Although Ecuador began to improve economically in the following months, the government of Noboa came under heavy fire for the continuation of the dollarization policy, its disregard for social problems and other important issues in Ecuadorean politics.

Retired Colonel Lucio Gutiérrez, a member of the military junta that overthrew Mahuad, was elected president in 2002 and assumed the presidency on January 15, 2003. Gutierrez's Patriotic Society Party had a small fraction of the seats in Congress and therefore depended on the support of other parties in Congress to pass legislation.

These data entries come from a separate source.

Background: an optimization exercise with open tools, aiming at small area, a short achievable clock period and few clock cycles per item. Do not read the settings as production practice.
Where RTL was checked, it was by simulation tests only, not by an equivalence proof against the original.

## before
Design pid_eval, start of the top module:
module pid_eval (
    input  wire        clk,
    input  wire        rst,
    input  wire        start,
    input  wire [31:0] sp,
    input  wire [31:0] meas,
    input  wire [31:0] kp,
    input  wire [31:0] ki,
    input  wire [31:0] kd,
    input  wire [31:0] bias,
    input  wire [31:0] dt,
    output wire        ready,
    output reg         done,
    output wire [31:0] out,
    output wire [31:0] integral,
    output wire [31:0] prev_err
);
Size in the first run: about 11000 cells after synthesis, ~560 flip-flops, ~330 I/O pins.
==> module fp_div, before the edit <==
module fp_div (
    input  wire        clk,
    input  wire        rst,
    input  wire        pre,
    input  wire [31:0] bin,
    input  wire        start,
    input  wire [31:0] a,
    input  wire [31:0] b,
    output wire        done,
    output wire [31:0] y
);
    reg               a_sign;
    reg        [7:0]  a_exp;
    reg               a_mz;         
    reg        [1:0]  spec;         
    reg signed [9:0]  adj;          
    reg        [29:0] ws, wc;       
    reg        [23:0] dvs;          
    reg        [23:0] qp, qn;       
    reg               cnt;          
    reg               norm;         
    reg               first;
    reg               busy;
    wire b_n    = (b[30:23] != 0);
    wire a_max  = (a_exp == 8'hFF);
    wire b_max  = (b[30:23] == 8'hFF);
    wire a_nan  = a_max && !a_mz;
    wire b_nan  = b_max && (b[22:0] != 0);
    wire a_inf  = a_max && a_mz;
    wire b_inf  = b_max && (b[22:0] == 0);
    wire a_zero = (a_exp == 0) && a_mz;
    wire b_zero = (b[30:0] == 0);
    reg [1:0] spec_now;
    always @(*) begin
        if (a_nan || b_nan || (a_zero && b_zero) || (a_inf && b_inf))
            spec_now = 2'd1;
        else if (a_inf || b_zero)
            spec_now = 2'd2;
        else if (a_zero || b_inf)
            spec_now = 2'd3;
        else
            spec_now = 2'd0;
    end
    wire        a_n = (a[30:23] != 0);
    wire        nrm = ws[23] & dvs[23];
    wire [29:0] d1  = {4'd0, dvs, 2'b00};       
    wire [29:0] d2  = {3'd0, dvs, 3'b000};      
    reg signed [6:0] m2, m1, m0, mn1;
    always @(*) begin
        case (dvs[22:20])
            3'd0: begin m2 = 12; m1 = 3; m0 = -5; mn1 = -13; end
            3'd1: begin m2 = 14; m1 = 4; m0 = -6; mn1 = -15; end
            3'd2: begin m2 = 15; m1 = 4; m0 = -6; mn1 = -16; end
            3'd3: begin m2 = 16; m1 = 4; m0 = -7; mn1 = -18; end
            3'd4: begin m2 = 18; m1 = 5; m0 = -8; mn1 = -20; end
            3'd5: begin m2 = 19; m1 = 5; m0 = -8; mn1 = -21; end
            3'd6: begin m2 = 20; m1 = 5; m0 = -9; mn1 = -23; end
            3'd7: begin m2 = 22; m1 = 6; m0 = -10; mn1 = -25; end
            default: begin m2 = 0; m1 = 0; m0 = 0; mn1 = 0; end
        endcase
    end
    wire        fast = a_n & dvs[23];           
    wire [29:0] w0   = start ? {6'd0, 1'b1, a[22:0]} : ws;
    wire [29:0] c0   = start ? 30'd0 : wc;
    wire [23:0] p0   = start ? 24'd0 : qp;
    wire [23:0] n0   = start ? 24'd0 : qn;
    reg  [29:0] s, c, x, s4, c4, s_2, c_2;
    reg  [33:0] p, n;
    reg  [27:0] p_2, n_2;
    reg signed [6:0] est;
    reg         qp2, qp1, qn1, qn2;
    integer j;
    always @(*) begin
        s = w0;
        c = c0;
        p = {10'd0, p0};
        n = {10'd0, n0};
        s_2 = 30'd0; c_2 = 30'd0; p_2 = 28'd0; n_2 = 28'd0;
        for (j = 0; j < 5; j = j + 1) begin
            s4  = {s[27:0], 2'b00};
            c4  = {c[27:0], 2'b00};
            est = s4[28:22] + c4[28:22];
            qp2 = (est >= m2);
            qp1 = ~qp2 & (est >= m1);
            qn2 = (est < mn1);
            qn1 = ~qn2 & (est < m0);
            x   = qp2 ? ~d2 : qp1 ? ~d1 : qn1 ? d1 : qn2 ? d2 : 30'd0;
            s   = s4 ^ c4 ^ x;
            c   = {((s4 & c4) | (s4 & x) | (c4 & x)), 1'b0} | {29'd0, qp2 | qp1};
            p   = {p[31:0], qp2, qp1};
            n   = {n[31:0], qn2, qn1};
            if (j == 1) begin
                s_2 = s; c_2 = c; p_2 = p[27:0]; n_2 = n[27:0];
            end
        end
    end
    always @(posedge clk) begin
        if (pre)
            dvs <= {bin[30:23] != 0, bin[22:0]};
        if (rst) begin
            busy <= 1'b0;
        end else if (start) begin
            a_sign <= a[31];
            a_exp  <= a[30:23];
            a_mz   <= (a[22:0] == 23'd0);
            adj    <= 10'sd0;
            first  <= 1'b1;
            busy   <= 1'b1;
            cnt    <= 1'b0;
            norm   <= ~fast;
            if (fast) begin
                ws <= s_2;
                wc <= c_2;
                qp <= p_2[23:0];
                qn <= n_2[23:0];
            end else begin
                ws <= {6'd0, a_n, a[22:0]};
                wc <= 30'd0;
                qp <= 24'd0;
                qn <= 24'd0;
            end
        end else if (busy) begin
            if (first) begin
                first <= 1'b0;
                spec  <= spec_now;
                if (spec_now != 2'd0)
                    busy <= 1'b0;
            end
            if (norm) begin
                if (!nrm) begin
                    if (!ws[23])
                        ws <= ws << 1;
                    if (!dvs[23])
                        dvs <= dvs << 1;
                    adj <= adj - {9'd0, ~ws[23]} + {9'd0, ~dvs[23]};
                end else begin
                    ws   <= s_2;
                    wc   <= c_2;
                    qp   <= p_2[23:0];
                    qn   <= n_2[23:0];
                    norm <= 1'b0;
                end
            end else begin
                ws  <= s;
                wc  <= c;
                qp  <= p[23:0];
                qn  <= n[23:0];
                cnt <= 1'b1;
                if (cnt)
                    busy <= 1'b0;
            end
        end
    end
    assign done = ~busy;
    wire [29:0] w   = s_2 + c_2;
    wire        neg = w[29];
    wire [27:0] quo = p_2 - n_2 - {27'd0, neg};
    wire        rz  = (w == 30'd0) | (neg & (w == ~d1 + 30'd1));
    wire        hi  = quo[26];
    wire [25:0] sig = hi ? quo[26:1] : quo[25:0];
    wire        stk = ~rz | (hi & quo[0]);
    wire signed [9:0] e = $signed({2'd0, a_exp[7:1], a_exp[0] | (a_exp == 0)})
                        - $signed({2'd0, b[30:24], b[23] | ~b_n}) + adj
                        + (hi ? 10'sd127 : 10'sd126);
    wire [31:0] rnd;
    fp_round u_round (
        .sign  (a_sign ^ b[31]),
        .e     (e),
        .sig   (sig),
        .sticky(stk),
        .res   (rnd)
    );
    assign y = (spec == 2'd1) ? 32'h7FC00000 :
               (spec == 2'd2) ? {a_sign ^ b[31], 8'hFF, 23'd0} :
               (spec == 2'd3) ? {a_sign ^ b[31], 31'd0} : rnd;
endmodule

In December 2004, Gutiérrez unconstitutionally dissolved and appointed new judges to the Supreme Court. This move was generally seen as a kickback to deposed ex-President Abdalá Bucaram, whose political party had sided with Gutiérrez and helped derail attempts to impeach him in late 2004. The new Supreme Court dropped charges of corruption pending against the exiled Bucaram, who soon returned to the politically unstable country. The corruption evident in these maneuvers finally led Quito's middle classes to seek the ousting of Gutiérrez in early 2005. In April 2005, the Ecuadorian Armed Forces declared that it "withdrew its support" for the President. After weeks of public protests, Gutiérrez was overthrown in April. Vice President Alfredo Palacio assumed the Presidency and vowed to complete the term of office and hold elections in 2006.

In 15 January 2007, the social-democrat Rafael Correa succeeded Palacio as President of Ecuador, with the promise of summoning a Constituent Assembly, and bringing focus on poverty.

In November 2009, Ecuador faced an energy crisis that led to power rationing across the country.